## Exercise description
Check each line of the records below for the word "RFILE" and copy those where it appears.
──────── Given records
<file path="flow/design.v">
module FSM (
    input clk,
    input reset,
    output reg [1:0] c_state
);
    reg [1:0] n_state;
    always @(posedge clk) begin
        if (reset) begin
            c_state <= 2'd0;
        end else begin
            c_state <= n_state;
        end
    end
	always @(*) begin
		case (c_state)
		2'd0: n_state=2'd1;
		2'd1: n_state=2'd2;
		2'd2:n_state=2'd3;
		default: n_state=2'd1;
		endcase
	end
endmodule
module IR (
    input clk,
    input reset,
    input [1:0] com,
    input [31:0] inst_in,
    output reg [31:0] inst_out
);
    always @(posedge clk) begin
        if (reset) begin
            inst_out <= 32'd0;
        end else begin
            case (com)
                2'b10: begin
                    inst_out <= inst_in;
                end
                default: begin
                    inst_out <= inst_out;
                end
            endcase
        end
    end
endmodule
module PC (
    input clk,
    input reset,
    input [1:0] com,
    input [11:0] PC_in,
    output reg [11:0] PC_out
);
    always @(negedge clk) begin
        if (reset) begin
            PC_out <= 12'd0;
        end else begin
            case (com)
                2'b10: PC_out <= PC_in;
                2'b11: PC_out <= PC_out + 1;
                default: PC_out <=PC_out;
            endcase
        end
    end
endmodule
module ALU (
    input clk,
    input [3:0] operation,
    input [31:0] op1,
    input [31:0] op2,
    output reg [32:0] ALU_result
);
     reg [31:0] operand1,operand2,i;
	always @(*) begin
		 operand1=op1;
         operand2=op2;
		 i = (operand1[31]) ?  (~operand1) + 1 : operand1;
	end
    always @(*) begin
        case (operation)
            4'b0111: begin
				ALU_result=(operand1[31])? {1'b0,operand2 << i}: {1'b0,operand2 >> i};
            end
            4'b1000: begin 
				ALU_result[31:0]=(operand1[31])? ((operand2 <<i) | (operand2 << (32 - i))): ((operand2 >> i) | (operand2 << (32 - i)));
                ALU_result[32]=(operand1[31])? operand2[32 - i]:operand2[i - 1];
            end
            4'b0100: begin
                ALU_result = operand1 + operand2;
            end
            4'b0101: begin
                ALU_result = operand1 * operand2;
            end
            4'b0110: begin
                ALU_result = {1'b0, ~operand1};
            end
            4'b1011: begin
                ALU_result = {1'b0, operand1 ^ operand2};
            end
			4'b1010: begin
                ALU_result = {1'b0, operand1 | operand2};
            end
            default: begin
			    ALU_result = ALU_result;
            end
        endcase
    end
endmodule
module RF (
    input clk,
    input w_en,           
    input [3:0] RF_w_addr,    
    input [31:0] RF_w_data,      
    input [3:0] RF_r_addr1,       
    input [3:0] RF_r_addr2, 
	output [31:0] RF_r_data1,   
    output [31:0] RF_r_data2     
);
    parameter WIDTH=32 ;  
	parameter MAXREGS = 16 ;  
    reg [WIDTH-1:0] RFILE [0:MAXREGS-1];
	 always @(negedge clk) begin 
        if (w_en) begin
            RFILE[RF_w_addr] <= RF_w_data;
        end
    end
    assign RF_r_data1 = RFILE[RF_r_addr1];
    assign RF_r_data2 = RFILE[RF_r_addr2];
endmodule
module CONTROL (
    input [11:0] pc_current,
    input [1:0] c_state,
    input [4:0] psr_current,
    input [31:0] c_IR, reg_data1, reg_data2, mem_data_out,
    input [32:0] alu_result,
    output reg branch,
    output halt_signal,
    output reg [31:0] mem_datain,
    output reg reg_w_en,
    output reg mem_rw, 
    output reg [1:0] pc_com, 
    output reg [1:0] psr_com,
    output reg [1:0] ir_com,
    output reg [3:0] reg_write_addr, reg_read_addr1, reg_read_addr2,
    output reg [3:0] alu_op,
    output reg [4:0] psr_input,
    output reg [11:0] pc_next,
    output reg [11:0]mem_addr,
    output reg [31:0] ir_next,
    output reg [31:0] reg_RF_w_data, 
    output reg [31:0]alu_op1, alu_op2
);
    assign halt_signal = (c_IR[31:28] == 4'b1001) ? 1 : 0;
    assign c_flag = alu_result[32];
    assign e_flag = ~(alu_result[0]);
    assign p_flag = ^(alu_result[31:0]);
    assign z_flag = ~(|alu_result[31:0]);
    assign n_flag =alu_result[31];
    always @(*) begin
         if(c_state == 2'd1)begin
            mem_addr=pc_current;
         end
         else if(c_IR[31:28] == 4'b0011)begin
            mem_addr=c_IR[11:0];
         end
         else if(c_IR[31:28] == 4'b0010)begin
            mem_addr=c_IR[23:12];
         end
         else begin
            mem_addr=mem_addr;
         end
         if ((c_state == 2'd2 || c_state == 2'd3) && c_IR[31:28] == 4'b0011 && c_IR[27] != 1) begin
             mem_datain = reg_data1;
         end 
         else begin 
            mem_datain = 32'hz;
         end
         mem_rw = ((c_state == 2'd3) && (c_IR[31:28] == 4'b0011) ) ? 1'b1 : 1'b0;
    end
    always @(*) begin
        if ((c_IR[31:28] != 4'b1001) && (c_IR[31:28] >= 4'b0100 && c_IR[31:28] <= 4'b1011)) begin
            alu_op=c_IR[31:28];
        end 
        else begin
            alu_op=4'b0000;
        end  
        if (c_IR[27] == 1) begin
            alu_op1={{20{c_IR[23]}}, c_IR[23:12]};
        end else begin
            alu_op1=reg_data1;
        end
        alu_op2 = reg_data2;
    end
    always @(*) begin
         reg_read_addr1 = c_IR[15:12];
         reg_read_addr2 = c_IR[3:0];
         if ((c_state == 2'd3) && (c_IR[31:28] != 4'b1001) && ((c_IR[31:28] >= 4'b0100 && c_IR[31:28] <= 4'b1011) ||(c_IR[31:28] == 4'b0010))) begin
            reg_w_en=1'd1;
         end else begin
            reg_w_en=1'd0;
         end
         reg_write_addr = c_IR[3:0];
         if ((c_IR[31:28] == 4'b0010) && (c_IR[27] == 1)) begin
            reg_RF_w_data={{20{c_IR[23]}}, c_IR[23:12]} ;
         end 
         else if((c_IR[31:28] == 4'b0010) && (c_IR[27] != 1)) begin
            reg_RF_w_data=mem_data_out;
         end
         else begin
            reg_RF_w_data=alu_result;
         end
    end
   always @(*) begin
     if (c_state == 2'd1) begin
         ir_com=2'b10;
         ir_next=mem_data_out;   
     end else begin
         ir_com=2'b10;
         ir_next=c_IR;
     end
   end
   always @(*) begin
    if ((c_state==2'd3) &&(c_IR[31:28] == 4'b0001)) begin
        case (c_IR[27:24])
            0: branch=1'd1;
            1: branch=psr_current[0];
            2: branch=psr_current[1];
            3: branch=psr_current[2];
            4: branch=psr_current[3];
            default: 
            branch=psr_current[4];
        endcase
    end else begin
        branch=1'd0;
    end
   end
  always @(*) begin
     if ((c_state == 2'd3)&&(c_IR[31:28] >= 4'b0010 && c_IR[31:28] <= 4'b1011)&&(c_IR[31:28] !=4'b1001)) begin
        psr_com=2'b10;
        if ((c_IR[31:28] == 4'b0010)&&(c_IR[27] == 1)) begin
            psr_input={c_IR[23], ~(|c_IR[23:12]), ^(c_IR[23:12]), ~c_IR[12], 1'b0};
        end else if((c_IR[31:28] == 4'b0010)&&(c_IR[27] != 1)) begin
            psr_input={mem_data_out[31], ~(|mem_data_out), ^(mem_data_out), ~mem_data_out[0], 1'b0};
        end
        else if(c_IR[31:28] == 4'b0011)
         begin
            psr_input={reg_data1[31], ~(|reg_data1), ^(reg_data1), ~reg_data1[0], 1'b0};
        end
        else begin
            psr_input={n_flag,z_flag, p_flag, e_flag,c_flag};
        end
     end else begin
        psr_com=2'b10;
        psr_input=psr_input;
     end
  end
  always @(*) begin
    if (c_state == 2'd3) begin
        if(branch) begin
          pc_com=2'b10;
          pc_next=c_IR[11:0];
        end
        else begin
          pc_com=2'b11;
          pc_next=pc_next;
        end
    end else begin
        pc_com=2'b10;
        pc_next=pc_current;
    end
  end
endmodule
module stat_reg (
    input clk,
    input reset,
    input [1:0] com,
    input [4:0] PSR_in,
    output reg [4:0] PSR_out
);
    always @(posedge clk) begin
        if (reset) begin
            PSR_out <= 5'd0;
        end else begin
            case (com)
                2'b10: PSR_out <= PSR_in; 
                default: PSR_out <= PSR_out; 
            endcase
        end
    end
endmodule
module CPU (
    input clk,
    input reset,
    input [31:0] mem_data_out,
    output mem_rw,
    output [11:0] mem_addr,
    output [31:0] mem_datain,
	output halt
);
    parameter ADDR_SIZE = 12;
    parameter DATA_WIDTH = 32;
    wire branch;
    wire regfile_w_en,halt_signal;
    wire [1:0] ir_com, pc_com, psr_com, c_state;
    wire [3:0] alu_op, regfile_write_addr, regfile_read_addr1, regfile_read_addr2;
    wire [4:0] psr_output, psr_input;
    wire [ADDR_SIZE-1:0] pc_current, pc_next;
    wire [DATA_WIDTH-1:0] c_IR, ir_next, regfile_RF_w_data, regfile_data1, regfile_data2, alu_operand1, alu_operand2;
    wire [DATA_WIDTH:0] alu_result;
     assign halt=halt_signal;
    PC PC (
        .clk(clk),
        .reset(reset),
        .com(pc_com),
        .PC_in(pc_next),
        .PC_out(pc_current)
    );
    IR IR (
        .clk(clk),
        .reset(reset),
        .com(ir_com),
        .inst_in(ir_next),
        .inst_out(c_IR)
    );
	 RF RF (
        .clk(clk),
        .w_en(regfile_w_en),
        .RF_w_addr(regfile_write_addr),
        .RF_w_data(regfile_RF_w_data),
        .RF_r_addr1(regfile_read_addr1),
        .RF_r_data1(regfile_data1),
        .RF_r_addr2(regfile_read_addr2),
        .RF_r_data2(regfile_data2)
    );
    stat_reg PSR (
        .clk(clk),
        .reset(reset),
        .com(psr_com),
        .PSR_in(psr_input),
        .PSR_out(psr_output)
    );
    ALU ALU (
        .clk(clk),
        .operation(alu_op),
        .op1(alu_operand1),
        .op2(alu_operand2),
        .ALU_result(alu_result)
    );
    CONTROL CONTROLLER (
		.halt_signal(halt_signal),
		.c_state(c_state),
		.mem_datain(mem_datain),
		.mem_data_out(mem_data_out),
		.mem_addr(mem_addr),
		.mem_rw(mem_rw),
		.reg_RF_w_data(regfile_RF_w_data),
		.reg_write_addr(regfile_write_addr),
		.reg_w_en(regfile_w_en),
		.reg_data1(regfile_data1),
		.reg_read_addr1(regfile_read_addr1),
		.reg_data2(regfile_data2),
		.reg_read_addr2(regfile_read_addr2),
		.pc_current(pc_current),
		.pc_next(pc_next),
		.pc_com(pc_com),
		.c_IR(c_IR),
		.ir_next(ir_next),
		.ir_com(ir_com),
		.psr_current(psr_output),
		.psr_input(psr_input),
		.psr_com(psr_com),
		.alu_result(alu_result),
		.alu_op(alu_op),
		.alu_op1(alu_operand1),
		.alu_op2(alu_operand2),
        .branch(branch)
	);
    FSM FSM (
        .clk(clk),
        .reset(reset),
        .c_state(c_state)
    );
endmodule
</file>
────────────────
## Task response
    reg [WIDTH-1:0] RFILE [0:MAXREGS-1];
            RFILE[RF_w_addr] <= RF_w_data;
    assign RF_r_data1 = RFILE[RF_r_addr1];
    assign RF_r_data2 = RFILE[RF_r_addr2];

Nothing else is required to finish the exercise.